> [Exercise directions]
Pull each line containing "buffers" from the data.

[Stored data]

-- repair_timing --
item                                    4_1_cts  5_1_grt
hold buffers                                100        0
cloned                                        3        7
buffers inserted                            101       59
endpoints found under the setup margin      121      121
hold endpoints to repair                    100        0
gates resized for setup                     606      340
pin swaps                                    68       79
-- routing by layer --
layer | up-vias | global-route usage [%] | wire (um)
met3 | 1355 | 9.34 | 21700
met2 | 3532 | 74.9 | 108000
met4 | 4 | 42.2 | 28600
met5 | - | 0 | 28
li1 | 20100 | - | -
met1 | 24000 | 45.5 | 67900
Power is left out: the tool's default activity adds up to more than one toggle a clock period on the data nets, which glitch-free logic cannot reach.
`config.mk`:
```
export PLATFORM = sky130hd
export DESIGN_NAME = can_frame_crc8_autosar_e2e_core
export DESIGN_NICKNAME = d
export VERILOG_FILES = /design/src/rtl/crc8ae_pkg.sv /design/src/rtl/crc8ae_steps.sv /design/src/rtl/crc8ae_magic.sv /design/src/rtl/can_frame_crc8_autosar_e2e_core.sv
export SDC_FILE = /design/constraint.sdc
export NUM_CORES = 1
export LEC_CHECK = 0
export BUFFER_PORTS_ARGS = -buffer_cell sky130_fd_sc_hd__buf_4
export CAP_MARGIN = 20
export CORE_UTILIZATION = 55
export CTS_CLUSTER_SIZE = 40
export DETAILED_ROUTE_END_ITERATION = 8
export HOLD_SLACK_MARGIN = 0.15
export MAX_ROUTING_LAYER = met4
export PLACE_DENSITY = 0.85
export SLEW_MARGIN = 25
export SYNTH_ARGS = -nofsm -noshare
export SYNTH_HDL_FRONTEND = slang
export SYNTH_SLANG_ARGS = --single-unit
```
`constraint.sdc`:
```
create_clock -name clk_i -period 9.8 [get_ports clk_i]
set_clock_uncertainty 0.05 [all_clocks]
set_input_delay 1.96 -clock clk_i [delete_from_list [all_inputs] [get_ports clk_i]]
set_output_delay 1.96 -clock clk_i [all_outputs]
set_load 0.02 [all_outputs]
```
`src/rtl/crc8ae_pkg.sv`:
```
// ----------------------------------------------------------------------------
// CRC-8 frame check package
// Shared constants, stage records and the CRC-8 byte step (polynomial 0x2F).
// ----------------------------------------------------------------------------
package crc8ae_pkg;

  localparam logic [7:0] CRC_POLY    = 8'h2F;
  localparam logic [7:0] CRC_INIT    = 8'hFF;
  localparam logic [7:0] CRC_XOR_OUT = 8'hFF;

  // Number of byte steps one step unit performs.
  localparam int unsigned STEP_BYTES = 3;

  // Record held after the first stage: bytes 3 to 7 are still to be folded.
  typedef struct packed {
    logic [7:0]      acc;
    logic [7:3]      mask;
    logic [7:3][7:0] data;
    logic [7:0]      magic;
    logic            known;
  } s1_t;

  // Record held after the second stage: bytes 6 and 7 are still to be folded.
  typedef struct packed {
    logic [7:0]      acc;
    logic [7:6]      mask;
    logic [7:6][7:0] data;
    logic [7:0]      magic;
    logic            known;
  } s2_t;

  // Record held in the output register.
  typedef struct packed {
    logic [7:0] crc;
    logic       known;
  } s3_t;

  // One CRC-8 byte step, MSB first.
  function automatic logic [7:0] crc_step(input logic [7:0] value);
    logic [7:0] r;
    r = value;
    for (int k = 0; k < 8; k++) begin
      if (r[7]) begin
        r = {r[6:0], 1'b0} ^ CRC_POLY;
      end else begin
        r = {r[6:0], 1'b0};
      end
    end
    return r;
  endfunction

endpackage

```
`src/rtl/crc8ae_steps.sv`:
```
// ----------------------------------------------------------------------------
// CRC-8 step unit
// Folds up to three bytes into a running CRC; a byte whose enable is low is
// skipped. Byte 0 is folded first.
// ----------------------------------------------------------------------------
module crc8ae_steps (
  input  logic [7:0]                                    acc_i,
  input  logic [crc8ae_pkg::STEP_BYTES-1:0][7:0]        bytes_i,
  input  logic [crc8ae_pkg::STEP_BYTES-1:0]             en_i,
  output logic [7:0]                                    acc_o
);

  // Chain of byte steps, each one optionally bypassed.
  always_comb begin
    logic [7:0] acc;
    acc = acc_i;
    for (int b = 0; b < crc8ae_pkg::STEP_BYTES; b++) begin
      if (en_i[b]) begin
        acc = crc8ae_pkg::crc_step(acc ^ bytes_i[b]);
      end
    end
    acc_o = acc;
  end

endmodule

```
`src/rtl/crc8ae_magic.sv`:
```
// ----------------------------------------------------------------------------
// Magic byte lookup
// Matches the identifier against the known list and picks the magic byte
// for the sequence counter. Unknown identifiers give zero and known low.
// ----------------------------------------------------------------------------
module crc8ae_magic (
  input  logic [28:0] can_id_i,
  input  logic [3:0]  counter_i,
  output logic [7:0]  magic_o,
  output logic        known_o
);

  localparam int unsigned IdCount = 18;

  localparam logic [10:0] MAGIC_IDS [IdCount] = '{
    11'h086, 11'h09F, 11'h0AD, 11'h0FD, 11'h106, 11'h117, 11'h120, 11'h121,
    11'h122, 11'h126, 11'h12B, 11'h12E, 11'h187, 11'h30C, 11'h30F, 11'h324,
    11'h3C0, 11'h65D
  };

  localparam logic [7:0] MAGIC_BYTES [IdCount][16] = '{
    '{8'h86,8'h86,8'h86,8'h86,8'h86,8'h86,8'h86,8'h86,
      8'h86,8'h86,8'h86,8'h86,8'h86,8'h86,8'h86,8'h86},
    '{8'hF5,8'hF5,8'hF5,8'hF5,8'hF5,8'hF5,8'hF5,8'hF5,
      8'hF5,8'hF5,8'hF5,8'hF5,8'hF5,8'hF5,8'hF5,8'hF5},
    '{8'h3F,8'h69,8'h39,8'hDC,8'h94,8'hF9,8'h14,8'h64,
      8'hD8,8'h6A,8'h34,8'hCE,8'hA2,8'h55,8'hB5,8'h2C},
    '{8'hB4,8'hEF,8'hF8,8'h49,8'h1E,8'hE5,8'hC2,8'hC0,
      8'h97,8'h19,8'h3C,8'hC9,8'hF1,8'h98,8'hD6,8'h61},
    '{8'h07,8'h07,8'h07,8'h07,8'h07,8'h07,8'h07,8'h07,
      8'h07,8'h07,8'h07,8'h07,8'h07,8'h07,8'h07,8'h07},
    '{8'h16,8'h16,8'h16,8'h16,8'h16,8'h16,8'h16,8'h16,
      8'h16,8'h16,8'h16,8'h16,8'h16,8'h16,8'h16,8'h16},
    '{8'hC4,8'hE2,8'h4F,8'hE4,8'hF8,8'h2F,8'h56,8'h81,
      8'h9F,8'hE5,8'h83,8'h44,8'h05,8'h3F,8'h97,8'hDF},
    '{8'hE9,8'h65,8'hAE,8'h6B,8'h7B,8'h35,8'hE5,8'h5F,
      8'h4E,8'hC7,8'h86,8'hA2,8'hBB,8'hDD,8'hEB,8'hB4},
    '{8'h37,8'h7D,8'hF3,8'hA9,8'h18,8'h46,8'h6D,8'h4D,
      8'h3D,8'h71,8'h92,8'h9C,8'hE5,8'h32,8'h10,8'hB9},
    '{8'hDA,8'hDA,8'hDA,8'hDA,8'hDA,8'hDA,8'hDA,8'hDA,
      8'hDA,8'hDA,8'hDA,8'hDA,8'hDA,8'hDA,8'hDA,8'hDA},
    '{8'h6A,8'h38,8'hB4,8'h27,8'h22,8'hEF,8'hE1,8'hBB,
      8'hF8,8'h80,8'h84,8'h49,8'hC7,8'h9E,8'h1E,8'h2B},
    '{8'hF8,8'hE5,8'h97,8'hC9,8'hD6,8'h07,8'h47,8'h21,
      8'h66,8'hDD,8'hCF,8'h6F,8'hA1,8'h94,8'h74,8'h63},
    '{8'h7F,8'hED,8'h17,8'hC2,8'h7C,8'hEB,8'h44,8'h21,
      8'h01,8'hFA,8'hDB,8'h15,8'h4A,8'h6B,8'h23,8'h05},
    '{8'h0F,8'h0F,8'h0F,8'h0F,8'h0F,8'h0F,8'h0F,8'h0F,
      8'h0F,8'h0F,8'h0F,8'h0F,8'h0F,8'h0F,8'h0F,8'h0F},
    '{8'h0C,8'h0C,8'h0C,8'h0C,8'h0C,8'h0C,8'h0C,8'h0C,
      8'h0C,8'h0C,8'h0C,8'h0C,8'h0C,8'h0C,8'h0C,8'h0C},
    '{8'h27,8'h27,8'h27,8'h27,8'h27,8'h27,8'h27,8'h27,
      8'h27,8'h27,8'h27,8'h27,8'h27,8'h27,8'h27,8'h27},
    '{8'hC3,8'hC3,8'hC3,8'hC3,8'hC3,8'hC3,8'hC3,8'hC3,
      8'hC3,8'hC3,8'hC3,8'hC3,8'hC3,8'hC3,8'hC3,8'hC3},
    '{8'hAC,8'hB3,8'hAB,8'hEB,8'h7A,8'hE1,8'h3B,8'hF7,
      8'h73,8'hBA,8'h7C,8'h9E,8'h06,8'h5F,8'h02,8'hD9}
  };

  // Each identifier compare is independent; the list holds no duplicates,
  // so an OR of the selected rows picks the single matching one.
  always_comb begin
    logic [7:0] magic;
    logic       known;
    magic = '0;
    known = 1'b0;
    for (int i = 0; i < IdCount; i++) begin
      if (can_id_i == {18'd0, MAGIC_IDS[i]}) begin
        magic = magic | MAGIC_BYTES[i][counter_i];
        known = 1'b1;
      end
    end
    magic_o = magic;
    known_o = known;
  end

endmodule

```
`src/rtl/can_frame_crc8_autosar_e2e_core.sv`:
```
// ----------------------------------------------------------------------------
// CAN frame CRC-8 check value core
// An accepted item passes through the stage one, two and three registers and
// is driven out from the stage three register. Throughput is one item per cycle
// while the output is not stalled; each stage folds at most three CRC bytes.
// Stages stall independently, so bubbles are squeezed out under back-pressure.
// Reset clears the stage valid bits only; the pipeline starts empty.
// ----------------------------------------------------------------------------
module can_frame_crc8_autosar_e2e_core (
  input  logic        clk_i,
  input  logic        rst_ni,
  input  logic        in_valid_i,
  output logic        in_stall_o,
  input  logic [28:0] can_id_i,
  input  logic [63:0] payload_i,
  input  logic [3:0]  length_i,
  output logic        out_valid_o,
  input  logic        out_stall_i,
  output logic [7:0]  crc_o,
  output logic        id_known_o
);

  logic v1_q, v2_q, v3_q;
  logic ld1, ld2, ld3;
  crc8ae_pkg::s1_t s1_d, s1_q;
  crc8ae_pkg::s2_t s2_d, s2_q;
  crc8ae_pkg::s3_t s3_d, s3_q;

  // A stage loads when it is empty or its item moves on in the same cycle.
  assign ld3 = !v3_q || !out_stall_i;
  assign ld2 = !v2_q || ld3;
  assign ld1 = !v1_q || ld2;
  assign in_stall_o = !ld1;

  // Stage one: identifier lookup and payload bytes 1 and 2.
  logic [7:0] magic;
  logic       known;
  logic [7:0] acc1;
  logic [7:1] mask;

  crc8ae_magic u_magic (
    .can_id_i  (can_id_i),
    .counter_i (payload_i[11:8]),
    .magic_o   (magic),
    .known_o   (known)
  );

  // Byte i takes part when it lies inside the frame; longer lengths saturate.
  always_comb begin
    for (int i = 1; i < 8; i++) begin
      mask[i] = ({28'd0, length_i} > i);
    end
  end

  crc8ae_steps u_steps1 (
    .acc_i   (crc8ae_pkg::CRC_INIT),
    .bytes_i ({8'h00, payload_i[23:16], payload_i[15:8]}),
    .en_i    ({1'b0, mask[2], mask[1]}),
    .acc_o   (acc1)
  );

  always_comb begin
    s1_d.acc   = acc1;
    s1_d.mask  = mask[7:3];
    s1_d.data  = payload_i[63:24];
    s1_d.magic = magic;
    s1_d.known = known;
  end

  // Stage two: payload bytes 3 to 5.
  logic [7:0] acc2;

  crc8ae_steps u_steps2 (
    .acc_i   (s1_q.acc),
    .bytes_i ({s1_q.data[5], s1_q.data[4], s1_q.data[3]}),
    .en_i    (s1_q.mask[5:3]),
    .acc_o   (acc2)
  );

  always_comb begin
    s2_d.acc   = acc2;
    s2_d.mask  = s1_q.mask[7:6];
    s2_d.data  = {s1_q.data[7], s1_q.data[6]};
    s2_d.magic = s1_q.magic;
    s2_d.known = s1_q.known;
  end

  // Stage three: payload bytes 6 and 7, then the magic byte and final XOR.
  logic [7:0] acc3;

  crc8ae_steps u_steps3 (
    .acc_i   (s2_q.acc),
    .bytes_i ({s2_q.magic, s2_q.data[7], s2_q.data[6]}),
    .en_i    ({1'b1, s2_q.mask[7], s2_q.mask[6]}),
    .acc_o   (acc3)
  );

  always_comb begin
    s3_d.crc   = acc3 ^ crc8ae_pkg::CRC_XOR_OUT;
    s3_d.known = s2_q.known;
  end

  // Valid bits travel with the items.
  always_ff @(posedge clk_i or negedge rst_ni) begin
    if (!rst_ni) begin
      v1_q <= 1'b0;
      v2_q <= 1'b0;
      v3_q <= 1'b0;
    end else begin
      if (ld1) begin
        v1_q <= in_valid_i;
      end
      if (ld2) begin
        v2_q <= v1_q;
      end
      if (ld3) begin
        v3_q <= v2_q;
      end
    end
  end

  // Stage payload registers, loaded only with a valid item.
  always_ff @(posedge clk_i) begin
    if (ld1 && in_valid_i) begin
      s1_q <= s1_d;
    end
    if (ld2 && v1_q) begin
      s2_q <= s2_d;
    end
    if (ld3 && v2_q) begin
      s3_q <= s3_d;
    end
  end

  assign out_valid_o = v3_q;
  assign crc_o       = s3_q.crc;
  assign id_known_o  = s3_q.known;

endmodule

```
==> results of run 1 <==
[stage by stage]
stage	hold WS [ns]	worst slack [ns]	cell area (um2)
after global placement	0.351	4.42	9690
final	0.373	4.58	10100
after CTS	0.374	4.61	10000
after floorplan	0.350	5.26	8790
after detailed placement	0.355	4.39	9690
after global routing	0.377	4.36	10100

> [Written reply]
hold buffers                                100        0
buffers inserted                            101       59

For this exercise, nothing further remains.